Mein Braille: Renate Reymann

Ohne Punkte geht es nicht. Warum DBSV-Präsidentin Renate Reymann nicht mehr auf die Brailleschrift verzichten möchte – nicht persönlich und nach der langen erfolgreichen Tradition dieser Schrift auch nicht für alle blinden Menschen.

Ein Beitrag von Renate Reymann, Präsidentin des DBSV.

In meinem Leben war es bis vor zehn Jahren selbstverständlich, Informationen durch Schwarzschrift aufzunehmen: Lebensmittelverpackungen, Busfahrpläne, die Beschriftung auf der Musikanlage und natürlich Zeitungen und Bücher. Doch meine Sehfähigkeit lässt aufgrund einer fortschreitenden Augenerkrankung immer mehr nach und ich muss mich zunehmend daran gewöhnen, Punktschrift zu benutzen. Allerdings muss ich noch immer in vielen Bereichen darauf verzichten. Weder im Supermarkt noch auf meinen Haushaltsgeräten finde ich Punktschrift vor, im öffentlichen Raum schon gar nicht und das Angebot an Zeitschriften und Büchern ist im Vergleich zu dem, was Sehenden zur Verfügung steht, verschwindend gering.

Natürlich gibt es auch positive Beispiele: Immer mehr Bahnhöfe weisen uns durch die Brailleschrift am Treppengeländer den Weg zum richtigen Gleis oder zum Taxistand. Medikamente sind in Braille beschriftet und die Punktschriftverlage bieten jedes Jahr eine Menge neuer Bücher an. In Beruf und Freizeit hilft die Braillezeile, schnell und zuverlässig den Computer zu bedienen. Das alles ist auch ein Verdienst des DBSV, der sich zusammen mit seinen Mitglieds- und Partnerverbänden für die Verbreitung der Brailleschrift stark macht.

Damit könnte ich zufrieden zum Punktschriftbuch greifen, wenn nicht die skeptischen Fragen wären: Brauchen wir mit unseren komfortablen Audioformaten im DAISY- und MP3-Player, im Computer und auf dem Handy eigentlich noch die Punktschrift? Müssen wir erblindeten Senioren und Kindern heute noch mit den sechs Punkten kommen? Ich sage: Ja, auf jeden Fall!

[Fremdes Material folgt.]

$ cat src/rtl/pipeline_hazard_ctrl_pkg.sv
// pipeline_hazard_ctrl_pkg: shared encodings, scoreboard slot type and slot match helper (package pipeline_pkg).
package pipeline_pkg;
   typedef enum logic [1:0] {
      ACT_RUN    = 2'b00,
      ACT_STALL  = 2'b01,
      ACT_FLUSH  = 2'b10,
      ACT_FREEZE = 2'b11
   } action_t;

   localparam logic [1:0] FWD_RF    = 2'b00;
   localparam logic [1:0] FWD_EXMEM = 2'b10;
   localparam logic [1:0] FWD_MEMWB = 2'b01;

   typedef struct packed {
      logic       valid;
      logic [4:0] dest;
      logic       writes;
      logic       is_load;
   } slot_t;

   // Register 0 is hardwired, so a write to it never creates a dependency.
   function automatic logic slot_hit(slot_t s, logic [4:0] r, logic u);
      return u & s.valid & s.writes & (s.dest != 5'd0) & (s.dest == r);
   endfunction
endpackage

$ cat src/rtl/pipeline_hazard_ctrl_if.sv
// pipeline_hazard_ctrl_if: bundle between the pipeline stages (master) and the hazard controller (slave).
//   i_id_*      ID-stage instruction description
//   i_ex_taken  branch/jump taken in EX
//   i_mem_ready data memory completes this cycle
//   o_*_en      stage register enables; o_ifid_flush / o_idex_bubble NOP inserts
//   o_fwd_a/b   forward selects; o_action current action; o_stall_cycles stall counter
interface pipeline_hazard_ctrl_if #(parameter int CNT_W = 16);
   logic             i_id_valid;
   logic [4:0]       i_id_rs;
   logic [4:0]       i_id_rt;
   logic             i_id_uses_rs;
   logic             i_id_uses_rt;
   logic [4:0]       i_id_dest;
   logic             i_id_writes;
   logic             i_id_is_load;
   logic             i_ex_taken;
   logic             i_mem_ready;
   logic             o_pc_en;
   logic             o_ifid_en;
   logic             o_idex_en;
   logic             o_exmem_en;
   logic             o_memwb_en;
   logic             o_ifid_flush;
   logic             o_idex_bubble;
   logic [1:0]       o_fwd_a;
   logic [1:0]       o_fwd_b;
   logic [1:0]       o_action;
   logic [CNT_W-1:0] o_stall_cycles;

   modport master (
      output i_id_valid, i_id_rs, i_id_rt, i_id_uses_rs, i_id_uses_rt, i_id_dest,
             i_id_writes, i_id_is_load, i_ex_taken, i_mem_ready,
      input  o_pc_en, o_ifid_en, o_idex_en, o_exmem_en, o_memwb_en, o_ifid_flush,
             o_idex_bubble, o_fwd_a, o_fwd_b, o_action, o_stall_cycles
   );

   modport slave (
      input  i_id_valid, i_id_rs, i_id_rt, i_id_uses_rs, i_id_uses_rt, i_id_dest,
             i_id_writes, i_id_is_load, i_ex_taken, i_mem_ready,
      output o_pc_en, o_ifid_en, o_idex_en, o_exmem_en, o_memwb_en, o_ifid_flush,
             o_idex_bubble, o_fwd_a, o_fwd_b, o_action, o_stall_cycles
   );
endinterface

$ cat src/rtl/pipeline_hazard_ctrl_scoreboard.sv
// hazard_scoreboard: EX/MEM/WB in-flight destination slots and source match flags.
//   clk, rst_n      clock, async active-low reset
//   adv             shift the slots one stage
//   id              slot entering EX
//   rs/rt, use_*    ID sources and their use bits
//   hit_a/hit_b     per-slot match {wb, mem, ex}; ex_load EX slot holds a load
module hazard_scoreboard
   import pipeline_pkg::*;
(
   input  logic       clk,
   input  logic       rst_n,
   input  logic       adv,
   input  slot_t      id,
   input  logic [4:0] rs,
   input  logic [4:0] rt,
   input  logic       use_rs,
   input  logic       use_rt,
   output logic [2:0] hit_a,
   output logic [2:0] hit_b,
   output logic       ex_load
);
   slot_t ex, mem, wb;
   logic  unused_wb;

   always_ff @(posedge clk or negedge rst_n)
      if (!rst_n) begin
         ex  <= '0;
         mem <= '0;
         wb  <= '0;
      end else if (adv) begin
         wb  <= mem;
         mem <= ex;
         ex  <= id;
      end

   assign hit_a     = {slot_hit(wb, rs, use_rs), slot_hit(mem, rs, use_rs), slot_hit(ex, rs, use_rs)};
   assign hit_b     = {slot_hit(wb, rt, use_rt), slot_hit(mem, rt, use_rt), slot_hit(ex, rt, use_rt)};
   assign ex_load   = ex.is_load;
   assign unused_wb = wb.is_load;
endmodule

$ cat src/rtl/pipeline_hazard_ctrl.sv
// pipeline_hazard_ctrl: MIPS pipeline hazard/sequencing controller (enables, flush, bubble, forwarding).
//   i_clk    clock, rising edge
//   i_reset  asynchronous active-low reset
//   bus      pipeline_hazard_ctrl_if.slave carrying all ID/EX/MEM inputs and control outputs
// Macro HAZARD_FORWARDING_EN: defined -> load-use stalls only plus forwarding;
// undefined -> stall on any in-flight match, forward selects tied to regfile.
module pipeline_hazard_ctrl
   import pipeline_pkg::*;
#(
   parameter int CNT_W = 16
) (
   input logic             i_clk,
   input logic             i_reset,
   pipeline_hazard_ctrl_if.slave bus
);
   logic [2:0]       hit_a, hit_b;
   logic             ex_load, hazard, bubble, unused_sb;
   logic [1:0]       fwd_a, fwd_b;
   logic [CNT_W-1:0] cnt;
   action_t          act;
   slot_t            id_slot;

   assign id_slot = '{valid: bus.i_id_valid & ~bubble, dest: bus.i_id_dest,
                      writes: bus.i_id_writes, is_load: bus.i_id_is_load};

   hazard_scoreboard u_sb (
      .clk    (i_clk),
      .rst_n  (i_reset),
      .adv    (act != ACT_FREEZE),
      .id     (id_slot),
      .rs     (bus.i_id_rs),
      .rt     (bus.i_id_rt),
      .use_rs (bus.i_id_uses_rs),
      .use_rt (bus.i_id_uses_rt),
      .hit_a  (hit_a),
      .hit_b  (hit_b),
      .ex_load(ex_load)
   );

`ifdef HAZARD_FORWARDING_EN
   assign hazard = ex_load & (hit_a[0] | hit_b[0]);
   // EX is the youngest producer, so it wins over MEM.
   assign fwd_a  = hit_a[0] ? FWD_EXMEM : hit_a[1] ? FWD_MEMWB : FWD_RF;
   assign fwd_b  = hit_b[0] ? FWD_EXMEM : hit_b[1] ? FWD_MEMWB : FWD_RF;
`else
   assign hazard = |{hit_a, hit_b};
   assign fwd_a  = FWD_RF;
   assign fwd_b  = FWD_RF;
`endif
   assign unused_sb = ^{hit_a[2], hit_b[2], ex_load};

   assign act = !bus.i_mem_ready ? ACT_FREEZE :
                bus.i_ex_taken ? ACT_FLUSH :
                (bus.i_id_valid & hazard) ? ACT_STALL : ACT_RUN;

   assign bubble            = act == ACT_FLUSH || act == ACT_STALL;
   assign bus.o_pc_en       = act == ACT_RUN || act == ACT_FLUSH;
   assign bus.o_ifid_en     = act == ACT_RUN || act == ACT_FLUSH;
   assign bus.o_idex_en     = act != ACT_FREEZE;
   assign bus.o_exmem_en    = act != ACT_FREEZE;
   assign bus.o_memwb_en    = act != ACT_FREEZE;
   assign bus.o_ifid_flush  = act == ACT_FLUSH;
   assign bus.o_idex_bubble = bubble;
   assign bus.o_fwd_a       = act == ACT_RUN ? fwd_a : FWD_RF;
   assign bus.o_fwd_b       = act == ACT_RUN ? fwd_b : FWD_RF;
   assign bus.o_action      = act;
   assign bus.o_stall_cycles = cnt;

   always_ff @(posedge i_clk or negedge i_reset)
      if (!i_reset) cnt <= '0;
      else if (act == ACT_STALL && cnt != '1) cnt <= cnt + CNT_W'(1);
endmodule

$ cat src/flat_wrapper.sv
// flat-port wrapper written by rule: the top's interface ports become plain ports
module pipeline_hazard_ctrl_flat import pipeline_pkg::*;
#(
   parameter int CNT_W = 16
)
  (i_clk, i_reset, bus_i_id_valid, bus_i_id_rs, bus_i_id_rt, bus_i_id_uses_rs, bus_i_id_uses_rt, bus_i_id_dest, bus_i_id_writes, bus_i_id_is_load, bus_i_ex_taken, bus_i_mem_ready, bus_o_pc_en, bus_o_ifid_en, bus_o_idex_en, bus_o_exmem_en, bus_o_memwb_en, bus_o_ifid_flush, bus_o_idex_bubble, bus_o_fwd_a, bus_o_fwd_b, bus_o_action, bus_o_stall_cycles);
  pipeline_hazard_ctrl_if #(.CNT_W(CNT_W)) bus_i ();
  input logic i_clk;
  input logic i_reset;
  input wire logic [$bits(bus_i.i_id_valid)-1:0] bus_i_id_valid;
  input wire logic [$bits(bus_i.i_id_rs)-1:0] bus_i_id_rs;
  input wire logic [$bits(bus_i.i_id_rt)-1:0] bus_i_id_rt;
  input wire logic [$bits(bus_i.i_id_uses_rs)-1:0] bus_i_id_uses_rs;
  input wire logic [$bits(bus_i.i_id_uses_rt)-1:0] bus_i_id_uses_rt;
  input wire logic [$bits(bus_i.i_id_dest)-1:0] bus_i_id_dest;
  input wire logic [$bits(bus_i.i_id_writes)-1:0] bus_i_id_writes;
  input wire logic [$bits(bus_i.i_id_is_load)-1:0] bus_i_id_is_load;
  input wire logic [$bits(bus_i.i_ex_taken)-1:0] bus_i_ex_taken;
  input wire logic [$bits(bus_i.i_mem_ready)-1:0] bus_i_mem_ready;
  output wire logic [$bits(bus_i.o_pc_en)-1:0] bus_o_pc_en;
  output wire logic [$bits(bus_i.o_ifid_en)-1:0] bus_o_ifid_en;
  output wire logic [$bits(bus_i.o_idex_en)-1:0] bus_o_idex_en;
  output wire logic [$bits(bus_i.o_exmem_en)-1:0] bus_o_exmem_en;
  output wire logic [$bits(bus_i.o_memwb_en)-1:0] bus_o_memwb_en;
  output wire logic [$bits(bus_i.o_ifid_flush)-1:0] bus_o_ifid_flush;
  output wire logic [$bits(bus_i.o_idex_bubble)-1:0] bus_o_idex_bubble;
  output wire logic [$bits(bus_i.o_fwd_a)-1:0] bus_o_fwd_a;
  output wire logic [$bits(bus_i.o_fwd_b)-1:0] bus_o_fwd_b;
  output wire logic [$bits(bus_i.o_action)-1:0] bus_o_action;
  output wire logic [$bits(bus_i.o_stall_cycles)-1:0] bus_o_stall_cycles;
  assign bus_i.i_id_valid = bus_i_id_valid;
  assign bus_i.i_id_rs = bus_i_id_rs;
  assign bus_i.i_id_rt = bus_i_id_rt;
  assign bus_i.i_id_uses_rs = bus_i_id_uses_rs;
  assign bus_i.i_id_uses_rt = bus_i_id_uses_rt;
  assign bus_i.i_id_dest = bus_i_id_dest;
  assign bus_i.i_id_writes = bus_i_id_writes;
  assign bus_i.i_id_is_load = bus_i_id_is_load;
  assign bus_i.i_ex_taken = bus_i_ex_taken;
  assign bus_i.i_mem_ready = bus_i_mem_ready;
  assign bus_o_pc_en = bus_i.o_pc_en;
  assign bus_o_ifid_en = bus_i.o_ifid_en;
  assign bus_o_idex_en = bus_i.o_idex_en;
  assign bus_o_exmem_en = bus_i.o_exmem_en;
  assign bus_o_memwb_en = bus_i.o_memwb_en;
  assign bus_o_ifid_flush = bus_i.o_ifid_flush;
  assign bus_o_idex_bubble = bus_i.o_idex_bubble;
  assign bus_o_fwd_a = bus_i.o_fwd_a;
  assign bus_o_fwd_b = bus_i.o_fwd_b;
  assign bus_o_action = bus_i.o_action;
  assign bus_o_stall_cycles = bus_i.o_stall_cycles;
  pipeline_hazard_ctrl #(.CNT_W(CNT_W)) u_core (.i_clk(i_clk), .i_reset(i_reset), .bus(bus_i));
endmodule
$ cat config.mk
export PLATFORM = sky130hd
export DESIGN_NAME = pipeline_hazard_ctrl_flat
export DESIGN_NICKNAME = d
export VERILOG_FILES = /design/src/rtl/pipeline_hazard_ctrl_pkg.sv /design/src/rtl/pipeline_hazard_ctrl_if.sv /design/src/rtl/pipeline_hazard_ctrl_scoreboard.sv /design/src/rtl/pipeline_hazard_ctrl.sv /design/src/flat_wrapper.sv
export SDC_FILE = /design/constraint.sdc
export NUM_CORES = 1
export LEC_CHECK = 0
export ABC_AREA = 1
export BUFFER_PORTS_ARGS = -buffer_cell sky130_fd_sc_hd__buf_2
export CORE_UTILIZATION = 45
export CTS_CLUSTER_DIAMETER = 80
export DETAILED_ROUTE_END_ITERATION = 10
export GPL_TIMING_DRIVEN = 0
export PLACE_DENSITY = 0.66
export SYNTH_ARGS = -nofsm -noshare
export SYNTH_HDL_FRONTEND = slang
export SYNTH_SLANG_ARGS = --single-unit
$ cat constraint.sdc
create_clock -name i_clk -period 5 [get_ports i_clk]
set_input_delay 1 -clock i_clk [delete_from_list [all_inputs] [get_ports i_clk]]
set_output_delay 1 -clock i_clk [all_outputs]
set_load 0.05 [all_outputs]
==> results of run 1 <==
## power by group through the flow
stage	Clock, mW	Sequential (mW)	Combinational [mW]
after global routing	0.333	0.402	0.324
final	0.314	0.396	0.295
after global placement	0	0.399	0.292
after detailed placement	0	0.400	0.295
after floorplan	0	0.464	0.147
after CTS	0.322	0.395	0.297
## Yosys cell counts
| cell type | instances |
|---|---|
| ha_1 | 3 |
| inv_2 | 1 |
| clkbuf_1 | 4 |
| nand3_2 | 2 |
| nor3_1 | 3 |
| xor2_1 | 6 |
| nand2_1 | 140 |
| and3_1 | 1 |
| xnor2_1 | 7 |
| a21oi_1 | 4 |
| buf_4 | 7 |
| xor2_2 | 2 |
| nor3_4 | 1 |
| o21ai_0 | 22 |
| nand3_1 | 13 |
| nand4_1 | 5 |
| dfrtp_1 | 37 |
| o22ai_1 | 1 |
| inv_1 | 43 |
| nand2_4 | 1 |
| nand2_2 | 4 |
| conb_1 | 1 |
| nor3_2 | 2 |
| nor2_1 | 30 |
| inv_4 | 1 |
## routing by layer
layer	track usage (%)	up-vias	wire, um
li1	-	1144	-
met4	6.84	0	59
met3	4.20	6	299
met2	33.7	59	2510
met1	31.7	1050	2790
met5	0	-	0
## cells by family (layout without fill, tap and decap cells)
| logic type | count (synthesis) | after routing |
|---|---|---|
| buf+inv | 56 | 111 |
| simple gates | 202 | 202 |
| compound gates | 27 | 27 |
| flops | 37 | 37 |
| xor+xnor | 15 | 15 |
| other cells | 1 | 4 |
| fa+ha+maj | 3 | 3 |
## final timing paths
kind,from,to
setup / recovery,bus_i_id_rt[3],bus_o_idex_en
hold / removal,u_core.bus.o_stall_cycles[13]$_DFFE_PN0P_,u_core.bus.o_stall_cycles[13]$_DFFE_PN0P_
setup reg to reg,u_core.u_sb.mem[2]$_DFFE_PN0P_,u_core.u_sb.ex[7]$_DFFE_PN0P_
hold reg to reg,u_core.bus.o_stall_cycles[13]$_DFFE_PN0P_,u_core.bus.o_stall_cycles[13]$_DFFE_PN0P_
max in group asynchronous,i_reset,u_core.bus.o_stall_cycles[5]$_DFFE_PN0P_
min in group asynchronous,i_reset,u_core.bus.o_stall_cycles[1]$_DFFE_PN0P_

Als Louis Braille die geniale Sechs-Punkte-Schrift erfand, gab er blinden Menschen eine Kulturtechnik unter die Hände, die ihnen Selbstständigkeit und Unabhängigkeit brachte. Daran hat sich bis heute nichts geändert. Selber lesen geht oft schneller und ist intensiver, als einer vorlesenden Stimme zu lauschen. Wie viel einfacher ist es, Telefonnummern abzulesen, statt vom Diktiergerät abzuhören oder Gewürze an der selbst angebrachten Aufschrift zu erkennen, statt mit aufwändigen technischen Hilfsmitteln am Herd zu hantieren. Für blinde Menschen ist die Tätigkeit an Computerarbeitsplätzen ohne Brailleschrift kaum denkbar. Allein für den beruflichen Erfolg ist die Punktschrift unerlässlich.

Darum ist es mir so wichtig, dass der DBSV den Einsatz der Punktschrift in allen gesellschaftlichen Bereichen auch künftig fördert. Mit der Tour de Braille wollen wir zum 200. Geburtstag von Louis Braille ein klares Zeichen setzen. Der DBSV arbeitet eng mit den Punktschriftverlagen zusammen und setzt sich an vielen Stellen für die Verwendung der Brailleschrift ein. Er wirbt für das Recht blinder Kinder, Brailleschrift in der Schule zu lernen, was qualifizierte und engagierte Lehrkräfte voraussetzt. Er motiviert blinde Menschen in jedem Lebensalter, die Punktschrift zu erlernen. Nicht nur für die eigene Rechtschreibung ist sie unerlässlich, sondern auch für neue Lerninhalte, die sich unter den Fingern besser einprägen.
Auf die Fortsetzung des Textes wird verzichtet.